The Goal by Eliyahu Goldratt and Jeff Cox

Book Review Rating – 5 Stars

“The Goal: A Process of Ongoing Improvement” is a fantastic book about performance improvement in a manufacturing business wrapped up in a novel that is hard to put down.

First published in 1984 this book introduced the world to the Theory of Constraints.

The big idea is that many of the ideas for improving a business are misguided at best and expensive mistakes at worst.

That’s because an improvement in an area outside of the constraint that is holding back performance is more an illusion than substance. Real improvements come from removing the constraint.

The Story Of The Goal

I think this was the first popular management book to be written as a story but it is an extremely effective teaching method for putting across the big ideas. The weakness is that it’s hard to pick up the details to put the ideas into action. Eli Goldratt wrote The Race as the follow-up hands-on guide.

There are two stories interlocked in the life of the hero, plant manager Alex Rogo:

  • How he can save his struggling plant from closure.
  • Whether his marriage could also be saved because he was pouring so much of himself into saving the business.

Both aspects of the story resonate with busy managers.

The Goal hooks it claws in deeper as you read it and recognise that the symptoms the plant is suffering, echo in your own workplace with high costs, backlogs and the frustration that things just don’t get better as fast as you think they should, despite the hard work, best efforts and total commitment of your team.

Jonah Is The Mysterious Guru Of The Goal

Fortunately Alex Rogo has help in the form of a mysterious wise guru called Jonah who teaches Alex the Theory of Constraints.

Jonah teaches by asking questions so that Alex and his team have to search for the answers.

The truth is often more powerful that way but fortunately The Goal makes it easy. Whilst you walk in their steps in the search, you are spoon-fed the answers.
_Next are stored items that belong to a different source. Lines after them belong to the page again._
`config.mk`:
```
export PLATFORM = sky130hd
export DESIGN_NAME = prog_loader
export DESIGN_NICKNAME = d
export VERILOG_FILES = /design/src/rtl/prog_loader.sv
export SDC_FILE = /design/constraint.sdc
export NUM_CORES = 1
export LEC_CHECK = 0
export ABC_AREA = 1
export BUFFER_PORTS_ARGS = -buffer_cell sky130_fd_sc_hd__buf_2
export CAP_MARGIN = 10
export CELL_PAD_IN_SITES_DETAIL_PLACEMENT = 1
export CELL_PAD_IN_SITES_GLOBAL_PLACEMENT = 1
export CORE_MARGIN = 4
export CORE_UTILIZATION = 37
export CTS_CLUSTER_DIAMETER = 60
export CTS_CLUSTER_SIZE = 24
export DETAILED_ROUTE_END_ITERATION = 10
export PLACE_DENSITY = 0.86
export REMOVE_ABC_BUFFERS = 1
export SETUP_SLACK_MARGIN = 0.05
export SLEW_MARGIN = 10
export SYNTH_ARGS = -nofsm -noshare
export SYNTH_HDL_FRONTEND = slang
export SYNTH_SLANG_ARGS = --single-unit
```
`constraint.sdc`:
```
create_clock -name clk -period 1.5 [get_ports clk]
set_input_delay 0.3 -clock clk [delete_from_list [all_inputs] [get_ports clk]]
set_output_delay 0.3 -clock clk [all_outputs]
set_load 0.01 [all_outputs]
```
`src/rtl/prog_loader.sv`:
```
// prog_loader: boot-stage frame receiver. It parses SYNC/BASE/COUNT/(HI,LO)*/CSUM
// frames from a byte stream, writes each word into CPU program RAM and releases the
// CPU (PC_Enable) only once the frame checksum verifies.
module prog_loader #(
    parameter int unsigned DATA_W    = 11,
    parameter int unsigned ADDR_W    = 3,
    parameter logic [7:0]  SYNC_BYTE = 8'hA5,
    parameter int unsigned TIMEOUT   = 255
) (
    input  logic              clk,
    input  logic              reset,
    input  logic              rx_valid,
    input  logic [7:0]        rx_data,
    output logic [DATA_W-1:0] RAM_Write_Data,
    output logic [ADDR_W-1:0] RAM_Write_Address,
    output logic              RAM_Write_Enable,
    output logic              PC_Enable,
    output logic              busy,
    output logic              done,
    output logic              error
);

    localparam int unsigned HI_W  = DATA_W - 8;
    localparam int unsigned DEPTH = 1 << ADDR_W;
    localparam int unsigned TW    = $clog2(TIMEOUT + 1);

    localparam logic [2:0] StIdle   = 3'd0;
    localparam logic [2:0] StAddr   = 3'd1;
    localparam logic [2:0] StCount  = 3'd2;
    localparam logic [2:0] StDataHi = 3'd3;
    localparam logic [2:0] StDataLo = 3'd4;
    localparam logic [2:0] StCheck  = 3'd5;
    localparam logic [2:0] StRun    = 3'd6;
    localparam logic [2:0] StError  = 3'd7;

    logic [2:0]        state_q, state_d;
    logic [ADDR_W-1:0] addr_q, addr_d;
    logic [ADDR_W:0]   remaining_q, remaining_d;
    logic [HI_W-1:0]   hi_q, hi_d;
    logic [7:0]        csum_q, csum_d;
    logic [TW-1:0]     idle_q, idle_d;
    logic [DATA_W-1:0] wdata_d;
    logic [ADDR_W-1:0] waddr_d;
    logic              we_d;
    logic              in_frame;
    logic              busy_d;
    logic              is_sync;
    logic              count_ok;

    assign is_sync  = (rx_data == SYNC_BYTE);
    assign count_ok = (rx_data != 8'd0) && ({24'd0, rx_data} <= DEPTH);
    assign in_frame = (state_q == StAddr) || (state_q == StCount) || (state_q == StDataHi) ||
                      (state_q == StDataLo) || (state_q == StCheck);
    assign busy_d   = (state_d == StAddr) || (state_d == StCount) || (state_d == StDataHi) ||
                      (state_d == StDataLo) || (state_d == StCheck);

    // Next-state logic: frame parsing, checksum accumulation, write generation, timeout
    always_comb begin
        state_d     = state_q;
        addr_d      = addr_q;
        remaining_d = remaining_q;
        hi_d        = hi_q;
        csum_d      = csum_q;
        idle_d      = '0;
        wdata_d     = RAM_Write_Data;
        waddr_d     = RAM_Write_Address;
        we_d        = 1'b0;

        case (state_q)
            StIdle, StError: begin
                if (rx_valid && is_sync) begin
                    state_d = StAddr;
                    csum_d  = 8'd0;
                end
            end
            StAddr: begin
                if (rx_valid) begin
                    if (rx_data[7:ADDR_W] != '0) begin
                        state_d = StError;
                    end else begin
                        addr_d  = rx_data[ADDR_W-1:0];
                        csum_d  = csum_q + rx_data;
                        state_d = StCount;
                    end
                end
            end
            StCount: begin
                if (rx_valid) begin
                    if (!count_ok) begin
                        state_d = StError;
                    end else begin
                        remaining_d = rx_data[ADDR_W:0];
                        csum_d      = csum_q + rx_data;
                        state_d     = StDataHi;
                    end
                end
            end
            StDataHi: begin
                if (rx_valid) begin
                    if (rx_data[7:HI_W] != '0) begin
                        state_d = StError;
                    end else begin
                        hi_d    = rx_data[HI_W-1:0];
                        csum_d  = csum_q + rx_data;
                        state_d = StDataLo;
                    end
                end
            end
            StDataLo: begin
                if (rx_valid) begin
                    wdata_d     = {hi_q, rx_data};
                    waddr_d     = addr_q;
                    we_d        = 1'b1;
                    addr_d      = addr_q + ADDR_W'(1);
                    remaining_d = remaining_q - (ADDR_W + 1)'(1);
                    csum_d      = csum_q + rx_data;
                    state_d     = (remaining_q == (ADDR_W + 1)'(1)) ? StCheck : StDataHi;
                end
            end
            StCheck: begin
                // Words are already in RAM; a mismatch only withholds the CPU release
                if (rx_valid) begin
                    state_d = (rx_data == csum_q) ? StRun : StError;
                end
            end
            StRun: begin
                state_d = StRun;
            end
            default: begin
                state_d = StIdle;
            end
        endcase

        // Idle-cycle watchdog inside a frame; a byte on the expiry cycle still wins
        if (in_frame && !rx_valid) begin
            if (idle_q == TW'(TIMEOUT - 1)) begin
                state_d = StError;
            end else begin
                idle_d = idle_q + TW'(1);
            end
        end
    end

    // State and registered outputs; outputs are decoded from the next state
    always_ff @(posedge clk) begin
        if (reset) begin
            state_q           <= StIdle;
            addr_q            <= '0;
            remaining_q       <= '0;
            hi_q              <= '0;
            csum_q            <= 8'd0;
            idle_q            <= '0;
            RAM_Write_Data    <= '0;
            RAM_Write_Address <= '0;
            RAM_Write_Enable  <= 1'b0;
            PC_Enable         <= 1'b0;
            busy              <= 1'b0;
            done              <= 1'b0;
            error             <= 1'b0;
        end else begin
            state_q           <= state_d;
            addr_q            <= addr_d;
            remaining_q       <= remaining_d;
            hi_q              <= hi_d;
            csum_q            <= csum_d;
            idle_q            <= idle_d;
            RAM_Write_Data    <= wdata_d;
            RAM_Write_Address <= waddr_d;
            RAM_Write_Enable  <= we_d;
            PC_Enable         <= (state_d == StRun);
            busy              <= busy_d;
            done              <= (state_d == StRun);
            error             <= (state_d == StError);
        end
    end

endmodule

```
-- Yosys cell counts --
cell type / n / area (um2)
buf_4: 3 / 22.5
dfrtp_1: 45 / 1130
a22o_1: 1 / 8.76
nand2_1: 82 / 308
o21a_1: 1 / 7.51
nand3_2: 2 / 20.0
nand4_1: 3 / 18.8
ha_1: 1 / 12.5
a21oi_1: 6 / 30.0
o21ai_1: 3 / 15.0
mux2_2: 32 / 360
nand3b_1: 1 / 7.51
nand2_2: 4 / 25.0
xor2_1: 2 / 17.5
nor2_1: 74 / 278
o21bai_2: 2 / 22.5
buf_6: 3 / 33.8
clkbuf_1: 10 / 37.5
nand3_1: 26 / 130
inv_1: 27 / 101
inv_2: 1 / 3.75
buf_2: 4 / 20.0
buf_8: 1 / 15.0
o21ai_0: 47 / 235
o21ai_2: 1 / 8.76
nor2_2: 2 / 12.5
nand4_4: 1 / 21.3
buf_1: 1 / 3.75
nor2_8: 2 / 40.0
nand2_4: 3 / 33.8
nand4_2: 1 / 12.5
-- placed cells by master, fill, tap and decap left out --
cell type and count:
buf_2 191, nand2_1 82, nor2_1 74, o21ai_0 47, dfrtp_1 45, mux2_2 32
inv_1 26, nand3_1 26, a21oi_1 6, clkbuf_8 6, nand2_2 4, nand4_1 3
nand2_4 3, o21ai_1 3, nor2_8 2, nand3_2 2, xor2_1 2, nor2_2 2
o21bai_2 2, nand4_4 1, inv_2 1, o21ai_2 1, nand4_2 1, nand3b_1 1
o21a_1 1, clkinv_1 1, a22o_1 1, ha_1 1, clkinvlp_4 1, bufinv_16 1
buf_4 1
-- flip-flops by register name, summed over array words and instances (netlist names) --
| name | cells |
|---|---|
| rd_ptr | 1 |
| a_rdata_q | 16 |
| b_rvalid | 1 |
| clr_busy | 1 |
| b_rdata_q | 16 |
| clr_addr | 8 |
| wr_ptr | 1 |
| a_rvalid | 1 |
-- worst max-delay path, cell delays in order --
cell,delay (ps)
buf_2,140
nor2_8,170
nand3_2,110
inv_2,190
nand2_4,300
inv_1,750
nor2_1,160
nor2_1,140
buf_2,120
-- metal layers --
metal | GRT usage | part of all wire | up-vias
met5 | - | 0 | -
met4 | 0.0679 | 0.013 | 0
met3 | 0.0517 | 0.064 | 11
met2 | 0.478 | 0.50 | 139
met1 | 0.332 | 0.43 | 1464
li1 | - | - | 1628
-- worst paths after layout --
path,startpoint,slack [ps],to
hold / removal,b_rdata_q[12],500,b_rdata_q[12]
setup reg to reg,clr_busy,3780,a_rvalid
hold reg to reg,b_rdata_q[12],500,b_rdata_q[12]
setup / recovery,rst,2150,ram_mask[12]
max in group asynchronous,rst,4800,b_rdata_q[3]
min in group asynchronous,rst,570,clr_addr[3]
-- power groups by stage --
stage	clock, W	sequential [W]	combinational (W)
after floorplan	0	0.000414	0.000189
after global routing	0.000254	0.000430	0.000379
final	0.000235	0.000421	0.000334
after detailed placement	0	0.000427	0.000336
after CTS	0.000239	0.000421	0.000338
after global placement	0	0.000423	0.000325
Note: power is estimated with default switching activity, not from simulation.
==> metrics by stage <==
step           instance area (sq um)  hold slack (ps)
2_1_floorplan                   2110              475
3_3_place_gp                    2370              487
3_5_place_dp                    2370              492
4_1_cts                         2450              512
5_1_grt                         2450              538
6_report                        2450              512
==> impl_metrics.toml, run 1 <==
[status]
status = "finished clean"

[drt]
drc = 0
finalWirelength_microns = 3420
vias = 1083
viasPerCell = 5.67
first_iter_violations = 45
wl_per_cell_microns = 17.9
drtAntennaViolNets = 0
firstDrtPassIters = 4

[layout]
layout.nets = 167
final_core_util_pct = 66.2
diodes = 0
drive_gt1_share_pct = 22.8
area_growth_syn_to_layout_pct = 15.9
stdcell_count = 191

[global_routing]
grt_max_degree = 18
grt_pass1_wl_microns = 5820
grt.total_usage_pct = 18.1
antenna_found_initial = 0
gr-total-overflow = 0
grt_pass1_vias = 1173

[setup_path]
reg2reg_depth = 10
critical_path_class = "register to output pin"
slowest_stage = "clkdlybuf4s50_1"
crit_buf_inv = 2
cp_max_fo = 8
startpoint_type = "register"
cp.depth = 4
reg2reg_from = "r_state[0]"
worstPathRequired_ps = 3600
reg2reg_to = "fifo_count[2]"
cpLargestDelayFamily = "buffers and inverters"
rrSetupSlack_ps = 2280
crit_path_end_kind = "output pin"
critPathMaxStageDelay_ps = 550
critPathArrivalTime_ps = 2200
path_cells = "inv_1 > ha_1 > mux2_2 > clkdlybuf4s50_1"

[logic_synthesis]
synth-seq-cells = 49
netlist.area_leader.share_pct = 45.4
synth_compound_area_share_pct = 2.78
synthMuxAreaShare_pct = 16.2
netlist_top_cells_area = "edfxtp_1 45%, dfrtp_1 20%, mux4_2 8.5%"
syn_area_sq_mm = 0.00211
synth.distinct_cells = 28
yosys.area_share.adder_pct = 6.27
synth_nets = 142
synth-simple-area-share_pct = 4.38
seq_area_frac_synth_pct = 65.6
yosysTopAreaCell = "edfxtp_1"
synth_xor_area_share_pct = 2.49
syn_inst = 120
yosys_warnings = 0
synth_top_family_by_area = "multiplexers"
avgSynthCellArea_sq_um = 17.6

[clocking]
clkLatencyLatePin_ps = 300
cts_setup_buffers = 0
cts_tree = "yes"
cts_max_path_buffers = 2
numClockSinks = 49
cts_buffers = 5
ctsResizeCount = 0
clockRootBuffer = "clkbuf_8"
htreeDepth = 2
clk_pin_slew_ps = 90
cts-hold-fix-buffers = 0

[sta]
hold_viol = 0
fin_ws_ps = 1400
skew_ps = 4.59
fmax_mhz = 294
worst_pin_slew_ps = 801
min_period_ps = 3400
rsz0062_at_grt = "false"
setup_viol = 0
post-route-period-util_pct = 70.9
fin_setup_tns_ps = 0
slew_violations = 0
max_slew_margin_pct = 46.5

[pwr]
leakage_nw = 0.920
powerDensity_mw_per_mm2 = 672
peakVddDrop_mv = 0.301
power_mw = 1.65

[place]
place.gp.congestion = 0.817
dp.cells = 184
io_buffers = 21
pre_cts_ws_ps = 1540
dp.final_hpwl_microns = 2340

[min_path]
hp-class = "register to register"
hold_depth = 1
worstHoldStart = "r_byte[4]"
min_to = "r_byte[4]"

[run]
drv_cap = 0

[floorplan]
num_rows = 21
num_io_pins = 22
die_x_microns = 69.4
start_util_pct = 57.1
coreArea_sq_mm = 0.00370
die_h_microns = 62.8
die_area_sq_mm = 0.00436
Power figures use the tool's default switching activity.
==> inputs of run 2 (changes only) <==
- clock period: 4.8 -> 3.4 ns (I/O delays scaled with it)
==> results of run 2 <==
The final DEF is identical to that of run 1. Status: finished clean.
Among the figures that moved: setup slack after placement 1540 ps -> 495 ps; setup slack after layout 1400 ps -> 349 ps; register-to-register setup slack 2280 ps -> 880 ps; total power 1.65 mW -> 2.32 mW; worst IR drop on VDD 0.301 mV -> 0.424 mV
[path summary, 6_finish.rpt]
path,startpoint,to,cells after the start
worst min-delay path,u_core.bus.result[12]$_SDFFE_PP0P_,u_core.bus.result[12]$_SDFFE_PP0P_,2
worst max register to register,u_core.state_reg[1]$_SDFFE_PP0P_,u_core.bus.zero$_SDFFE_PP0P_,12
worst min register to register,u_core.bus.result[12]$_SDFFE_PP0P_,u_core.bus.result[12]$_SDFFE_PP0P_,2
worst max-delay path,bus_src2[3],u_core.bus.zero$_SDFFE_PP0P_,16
$ cat src/rtl/x4xx_mgt_lane_mon.sv
// One MGT lane: link debounce FSM, traffic activity stretcher and packet/link-drop counters.
// Link loss is reported on the next edge; qualification needs DEBOUNCE_CYCLES consecutive highs.
module x4xx_mgt_lane_mon
    import x4xx_mgt_mon_pkg::*;
#(
    parameter int DEBOUNCE_CYCLES = 1024,
    parameter int ACT_HOLD_CYCLES = 2**20,
    parameter int CNT_W           = 32
) (
    input  logic             clk,
    input  logic             rst,
    input  logic             raw_link_up,
    input  logic             rx_beat,
    input  logic             rx_last,
    input  logic             tx_beat,
    input  logic             tx_last,
    input  logic             clr,
    output logic             link_up,
    output logic             activity,
    output logic [CNT_W-1:0] rx_pkt_cnt,
    output logic [CNT_W-1:0] tx_pkt_cnt,
    output logic [CNT_W-1:0] link_down_cnt
);

    localparam int DEB_W  = (DEBOUNCE_CYCLES > 1) ? $clog2(DEBOUNCE_CYCLES) : 1;
    localparam int HOLD_W = $clog2(ACT_HOLD_CYCLES + 1);
    localparam logic [DEB_W-1:0]  DEB_LAST  = DEB_W'(DEBOUNCE_CYCLES - 1);
    localparam logic [HOLD_W-1:0] HOLD_LOAD = HOLD_W'(ACT_HOLD_CYCLES);

    lane_state_e       state;
    logic [DEB_W-1:0]  deb_cnt;
    logic [HOLD_W-1:0] hold_cnt;
    logic [HOLD_W-1:0] hold_nxt;
    logic              link_lost;

    assign link_lost = (state == LANE_UP) && !raw_link_up;

    // A beat reloads the hold timer even on the cycle it would have reached zero.
    always_comb begin
        hold_nxt = hold_cnt;
        if (rx_beat || tx_beat)
            hold_nxt = HOLD_LOAD;
        else if (hold_cnt != '0)
            hold_nxt = hold_cnt - HOLD_W'(1);
    end

    always_ff @(posedge clk) begin
        if (rst) begin
            state         <= LANE_DOWN;
            deb_cnt       <= '0;
            link_up       <= 1'b0;
            hold_cnt      <= '0;
            activity      <= 1'b0;
            rx_pkt_cnt    <= '0;
            tx_pkt_cnt    <= '0;
            link_down_cnt <= '0;
        end else begin
            case (state)
                LANE_DOWN, LANE_QUAL: begin
                    if (!raw_link_up) begin
                        state   <= LANE_DOWN;
                        deb_cnt <= '0;
                    end else if (deb_cnt == DEB_LAST) begin
                        state   <= LANE_UP;
                        link_up <= 1'b1;
                        deb_cnt <= '0;
                    end else begin
                        state   <= LANE_QUAL;
                        deb_cnt <= deb_cnt + DEB_W'(1);
                    end
                end
                LANE_UP: begin
                    if (!raw_link_up) begin
                        state   <= LANE_DOWN;
                        link_up <= 1'b0;
                    end
                end
                default: begin
                    state   <= LANE_DOWN;
                    link_up <= 1'b0;
                    deb_cnt <= '0;
                end
            endcase

            hold_cnt <= hold_nxt;
            activity <= (hold_nxt != '0);

            // Clear has priority; an event coincident with it is dropped.
            if (clr) begin
                rx_pkt_cnt    <= '0;
                tx_pkt_cnt    <= '0;
                link_down_cnt <= '0;
            end else begin
                if (rx_beat && rx_last)
                    rx_pkt_cnt <= rx_pkt_cnt + CNT_W'(1);
                if (tx_beat && tx_last)
                    tx_pkt_cnt <= tx_pkt_cnt + CNT_W'(1);
                if (link_lost && (link_down_cnt != '1))
                    link_down_cnt <= link_down_cnt + CNT_W'(1);
            end
        end
    end

endmodule

$ cat src/rtl/x4xx_mgt_link_monitor.sv
// Per-lane MGT link/activity monitor with a single-cycle register read port.
// Lanes are addressed by addr[7:4], fields by addr[3:2]; unknown lanes return a signature word.
module x4xx_mgt_link_monitor
    import x4xx_mgt_mon_pkg::*;
#(
    parameter int NUM_LANES       = 4,
    parameter int DEBOUNCE_CYCLES = 1024,
    parameter int ACT_HOLD_CYCLES = 2**20,
    parameter int CNT_W           = 32
) (
    input  logic                 bus_clk,
    input  logic                 bus_rst,
    input  logic [NUM_LANES-1:0] raw_link_up,
    input  logic [NUM_LANES-1:0] e2v_tvalid,
    input  logic [NUM_LANES-1:0] e2v_tready,
    input  logic [NUM_LANES-1:0] e2v_tlast,
    input  logic [NUM_LANES-1:0] v2e_tvalid,
    input  logic [NUM_LANES-1:0] v2e_tready,
    input  logic [NUM_LANES-1:0] v2e_tlast,
    input  logic                 clr_counters,
    input  logic                 reg_rd_req,
    input  logic [7:0]           reg_rd_addr,
    output logic                 reg_rd_ack,
    output logic [31:0]          reg_rd_data,
    output logic [NUM_LANES-1:0] link_up,
    output logic [NUM_LANES-1:0] activity
);

    logic [CNT_W-1:0] rx_cnt   [NUM_LANES];
    logic [CNT_W-1:0] tx_cnt   [NUM_LANES];
    logic [CNT_W-1:0] down_cnt [NUM_LANES];

    for (genvar i = 0; i < NUM_LANES; i++) begin : g_lane
        x4xx_mgt_lane_mon #(
            .DEBOUNCE_CYCLES (DEBOUNCE_CYCLES),
            .ACT_HOLD_CYCLES (ACT_HOLD_CYCLES),
            .CNT_W           (CNT_W)
        ) u_lane (
            .clk           (bus_clk),
            .rst           (bus_rst),
            .raw_link_up   (raw_link_up[i]),
            .rx_beat       (e2v_tvalid[i] & e2v_tready[i]),
            .rx_last       (e2v_tlast[i]),
            .tx_beat       (v2e_tvalid[i] & v2e_tready[i]),
            .tx_last       (v2e_tlast[i]),
            .clr           (clr_counters),
            .link_up       (link_up[i]),
            .activity      (activity[i]),
            .rx_pkt_cnt    (rx_cnt[i]),
            .tx_pkt_cnt    (tx_cnt[i]),
            .link_down_cnt (down_cnt[i])
        );
    end

    logic [3:0]  rd_lane;
    mon_field_e  rd_field;
    logic [31:0] rd_word;
    logic        unused_addr_bits;

    assign rd_lane          = reg_rd_addr[7:4];
    assign rd_field         = mon_field_e'(reg_rd_addr[3:2]);
    assign unused_addr_bits = ^reg_rd_addr[1:0];

    always_comb begin
        rd_word = {MON_BAD_LANE_SIG, 16'(NUM_LANES)};
        for (int i = 0; i < NUM_LANES; i++) begin
            if (rd_lane == 4'(i)) begin
                case (rd_field)
                    MON_STATUS:    rd_word = {30'b0, activity[i], link_up[i]};
                    MON_RX_PKT:    rd_word = 32'(rx_cnt[i]);
                    MON_TX_PKT:    rd_word = 32'(tx_cnt[i]);
                    MON_LINK_DOWN: rd_word = 32'(down_cnt[i]);
                    default:       rd_word = '0;
                endcase
            end
        end
    end

    always_ff @(posedge bus_clk) begin
        if (bus_rst) begin
            reg_rd_ack  <= 1'b0;
            reg_rd_data <= '0;
        end else begin
            reg_rd_ack <= reg_rd_req;
            if (reg_rd_req)
                reg_rd_data <= rd_word;
        end
    end

endmodule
Bottlenecks And Constraints

The essential idea of The Goal is that very business is a system.

Just as the strength of a chain is determined by its weakest link, a system is constrained by one particular operation – the bottleneck.

The logic is that every system must have a bottleneck because otherwise, output would be infinite.

The Goal is set in a manufacturing plant and this makes it easy to envisage the constraint more clearly than in a service based business. Or it did for me because, when I first read it, I was the Finance Director of an engineering business with too much work in progress.

Please don’t get the idea fixed into your head that the Theory of Constraints only applies to manufacturing. The same kind of thinking can transform how service businesses work and it has been applied with the National Heath Service in the UK.

Manufacturing and a physical product makes it easier to see in your mind.

Imagine you have four machines in the production line and every product must pass through each machine in sequence.

  • Machine A – maximum output of 200 per hour
  • Machine B – maximum output of 225 per hour
  • Machine C – maximum output 150 per hour
  • Machine D – maximum output 180 per hour

In this very simple example, the constraint is clear. The output of the production line is governed by Machine C which is the bottleneck.

If machine A and B operate at 200 units per hour, then because only 150 units will be processed by Machine C, it means that work in progress builds in front of machine C at the rate of 50 units per hour.
The theory of constraints says that the only way performance of the system can be improved is through improvements in the bottleneck machine C.

Improving machine A and increasing output to 250 units per hour by investing in robotics is an illusion. The system is still constrained by machine C and the money spent on improving machine A is effectively wasted.

Even worse, each hour lost on machine C – through breakdowns or operator issues – is an hour of output lost to the entire system. The other machines can catch up for some downtime but lost output from machine C can never be recovered.

The Theory of Constraints

The Goal’s main message is that in the Theory of Constraints, you must focus all your attention on the constraint.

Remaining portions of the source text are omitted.